Paolo Poli al Carcano parla come Barbablù

«I giovanissimi devono conoscere la paura, altrimenti non cresceranno mai. Del resto le fiabe sono sempre crudeli»

Matteo Failla

Nell’ambito della stagione «Carcano bambini 05/06» - dopo Il grande Dodò contro il terribile uomo del buio e la commedia musicale Cenerentola con la regia di Saverio Marconi - il Teatro Carcano è pronto ad un altro grande debutto in prima nazionale: oggi e domani andrà infatti in scena Barbablù (da Charles Perrault) con la voce narrante di Paolo Poli, le scene e i costumi di Emanuele Luzzati e la regia di Alfonso De Filippis.
Uno spettacolo per bambini dagli otto ai quattordici anni, adattato dallo stesso De Filippis e da Andrea Farri, che vedrà sul palco tre attori-mimi mascherati, guidati dalla voce di Paolo Poli, che grazie alla scenografia e ai costumi sontuosi e vivaci di Luzzati metteranno a nudo, facendosene beffe, il misterioso castello teatro della truce vicenda e i suoi protagonisti.
Un lettore attento come lei perché ha scelto proprio Barbablù?
«Prima di tutto – afferma Paolo Poli - è una fiaba che finalmente parte con un matrimonio, che di solito è sempre e solo alla fine. E poi tocca temi importanti, quali la paura o la curiosità punita, che vanno affrontati assieme ai bambini. Del resto anche nella Bibbia accadono cose spaventose, ad Abramo viene ordinato di uccidere il figlio Isacco, eppure nessuno parla di immoralità e di cattivi insegnamenti. I bambini, i ragazzi, devono imparare a superare la paura e il timore».
Ma qual è il modo giusto per trattare con i bambini la materia truce e spaventosa di Barbablù?
«Bisogna che l’affrontino di petto, devono conoscere la paura, altrimenti che bambini cresciamo? Tutte le fiabe affrontano temi importanti che possono mettere paura, Pollicino ad esempio narra di due genitori che dicono “Guarda quanti figli abbiamo, perdiamone qualcuno nel bosco”. Meno male che Pollicino è sveglio e se la sa cavare. I bambini hanno bisogno di crescere, e fiabe come quella di Barbablù possono aiutare».
La fiaba è presentata nella traduzione di Collodi?
«Sì, ho usato la sua traduzione di Barbablù, che a mio modo di vedere è davvero geniale e attenta a portare la sontuosa società francese del Re Sole nel più piccolo mondo del Granducato di Pietro Leopoldo di Toscana. Collodi si è “fatto le ossa” anche lavorando sulla traduzione delle fiabe di Perrault, dalle quali cui prenderà spunto per il suo Pinocchio».
Ma che rapporto hanno i bambini di oggi con le fiabe?
«Purtroppo non esistono più le nonne di una volta, o meglio, esistono ma sono solo simpatiche e belle signore di una certa età. Sembra ormai definitivamente persa l’usanza di raccontare una fiaba al proprio figlio o nipote, eppure la lettura della favole non può essere sostituita da null’altro. Andando avanti così si perderà l’immaginazione. I nuovi e differenti mezzi di comunicazione hanno ormai spazzato via l’antica abitudine della narrazione e della lettura. Speriamo che la vecchia Europa ritrovi presto la propria tradizione».
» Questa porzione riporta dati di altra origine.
$ cat src/flat_wrapper.sv
// flat-port wrapper written by rule: the top's interface ports become plain ports
module mc_control_flat import mc_pkg::*;
  (clk, rst, bus_opcode, bus_mem_ready, bus_pc_write, bus_pc_write_cond, bus_iord, bus_mem_read, bus_mem_write, bus_ir_write, bus_mem_to_reg, bus_reg_dst, bus_reg_write, bus_alu_src_a, bus_alu_src_b, bus_zero_ext, bus_pc_source, bus_aluop, bus_illegal_op, bus_state);
  mc_control_if bus_i ();
  input  logic clk;
  input  logic rst;
  input wire logic [$bits(bus_i.opcode)-1:0] bus_opcode;
  input wire logic [$bits(bus_i.mem_ready)-1:0] bus_mem_ready;
  output wire logic [$bits(bus_i.pc_write)-1:0] bus_pc_write;
  output wire logic [$bits(bus_i.pc_write_cond)-1:0] bus_pc_write_cond;
  output wire logic [$bits(bus_i.iord)-1:0] bus_iord;
  output wire logic [$bits(bus_i.mem_read)-1:0] bus_mem_read;
  output wire logic [$bits(bus_i.mem_write)-1:0] bus_mem_write;
  output wire logic [$bits(bus_i.ir_write)-1:0] bus_ir_write;
  output wire logic [$bits(bus_i.mem_to_reg)-1:0] bus_mem_to_reg;
  output wire logic [$bits(bus_i.reg_dst)-1:0] bus_reg_dst;
  output wire logic [$bits(bus_i.reg_write)-1:0] bus_reg_write;
  output wire logic [$bits(bus_i.alu_src_a)-1:0] bus_alu_src_a;
  output wire logic [$bits(bus_i.alu_src_b)-1:0] bus_alu_src_b;
  output wire logic [$bits(bus_i.zero_ext)-1:0] bus_zero_ext;
  output wire logic [$bits(bus_i.pc_source)-1:0] bus_pc_source;
  output wire logic [$bits(bus_i.aluop)-1:0] bus_aluop;
  output wire logic [$bits(bus_i.illegal_op)-1:0] bus_illegal_op;
  output wire logic [$bits(bus_i.state)-1:0] bus_state;
  assign bus_i.opcode = bus_opcode;
  assign bus_i.mem_ready = bus_mem_ready;
  assign bus_pc_write = bus_i.pc_write;
  assign bus_pc_write_cond = bus_i.pc_write_cond;
  assign bus_iord = bus_i.iord;
  assign bus_mem_read = bus_i.mem_read;
  assign bus_mem_write = bus_i.mem_write;
  assign bus_ir_write = bus_i.ir_write;
  assign bus_mem_to_reg = bus_i.mem_to_reg;
  assign bus_reg_dst = bus_i.reg_dst;
  assign bus_reg_write = bus_i.reg_write;
  assign bus_alu_src_a = bus_i.alu_src_a;
  assign bus_alu_src_b = bus_i.alu_src_b;
  assign bus_zero_ext = bus_i.zero_ext;
  assign bus_pc_source = bus_i.pc_source;
  assign bus_aluop = bus_i.aluop;
  assign bus_illegal_op = bus_i.illegal_op;
  assign bus_state = bus_i.state;
  mc_control u_core (.clk(clk), .rst(rst), .bus(bus_i));
endmodule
Il suo nuovo progetto «Fior di Fiaba» mira allora a recuperare questa tradizione? Ha già in programma altri racconti per ragazzi?
«Per carità! Non chiamiamolo progetto. Al giorno d’oggi vanno tanto di moda questi nomi usati a sproposito. Al Carcano ci sarà la prima di Barbablù, vediamo come andrà e poi si deciderà».